A mission to land a probe on a comet millions of miles from Earth has ended with a successful soft landing.
The Philae probe landed on Comet 67P/Churyumov-Gerasimenko at 6:03 GMT some 10 years and 6.4 billion kilometres after it began its journey. The craft landed on the surface at a walking pace.
The remarkable achievement was celebrated by the European Space Agency (ESA) Rosetta mission, which said that gravity on the comet is so weak that anything other than a 'soft' landing could have sent the probe bouncing off the surface.
"ESA and its Rosetta mission partners achieved something extraordinary today," said Jean-Jacques Dordain, ESA's director general.
"Our ambitious Rosetta mission has secured another place in the history books: not only is it the first to rendezvous with and orbit a comet, but it is now the first to deliver a probe to a comet's surface."
The journey took 10 years and touched down on a moving target with an irregular surface some 510 million kilometres from Earth.
ESA said that "decades of preparation" have led to a successful mission to collect information from a very significant space object.
"After more than 10 years travelling through space, we're now making the best ever scientific analysis of one of the oldest remnants of our solar system," added Alvaro Giménez, ESA's director of science and robotic exploration.
"Decades of preparation have paved the way for today's success, ensuring that Rosetta continues to be a game-changer in cometary science and space exploration."

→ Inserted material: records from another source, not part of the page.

## config.mk

```make
export PLATFORM = sky130hd
export DESIGN_NAME = epsc_ctrl
export DESIGN_NICKNAME = d
export VERILOG_FILES = /design/src/include/epsc_pkg.sv /design/src/core/epsc_flag.sv /design/src/core/epsc_ctrl.sv
export SDC_FILE = /design/constraint.sdc
export NUM_CORES = 1
export LEC_CHECK = 0
export ABC_AREA = 1
export BUFFER_PORTS_ARGS = -buffer_cell sky130_fd_sc_hd__clkbuf_2
export CAP_MARGIN = 20
export CORE_ASPECT_RATIO = 1.75
export CORE_MARGIN = 10
export CORE_UTILIZATION = 48
export CTS_BUF_LIST = sky130_fd_sc_hd__clkbuf_16
export CTS_CLUSTER_DIAMETER = 150
export CTS_CLUSTER_SIZE = 28
export DETAILED_ROUTE_END_ITERATION = 10
export GPL_ROUTABILITY_DRIVEN = 0
export PLACE_DENSITY_LB_ADDON = 0.12
export REMOVE_ABC_BUFFERS = 1
export SLEW_MARGIN = 40
export SYNTH_ARGS = -nofsm -noshare
export SYNTH_HDL_FRONTEND = slang
export SYNTH_HIERARCHICAL = 1
export SYNTH_SLANG_ARGS = --single-unit
```

## constraint.sdc

```tcl
create_clock -name clk_in -period 3.1 [get_ports clk_in]
set_clock_uncertainty 0.2 [all_clocks]
set_input_delay 0.62 -clock clk_in [delete_from_list [all_inputs] [get_ports clk_in]]
set_output_delay 0.62 -clock clk_in [all_outputs]
set_load 0.005 [all_outputs]
```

The Philae probe and Rosetta arrived at the comet in August, and the probe began its final 22km descent yesterday.
ESA said that this last stage took seven hours, and that the probe will soon start sending back data on an untouched environment.
"One of the greatest uncertainties associated with the delivery of the lander was the position of Rosetta at the time of deployment, which was influenced by the activity of the comet at that specific moment, and which in turn could have affected the lander's descent trajectory," added Sylvain Lodiot, ESA Rosetta spacecraft operations manager.
"Furthermore, we're performing these operations in an environment that we've only just started learning about, 510 million kilometres from Earth."
The lander has a 64-hour battery and solar cells for recharging, and is expected to run until March 2015 when the heat is likely to be too much for its systems.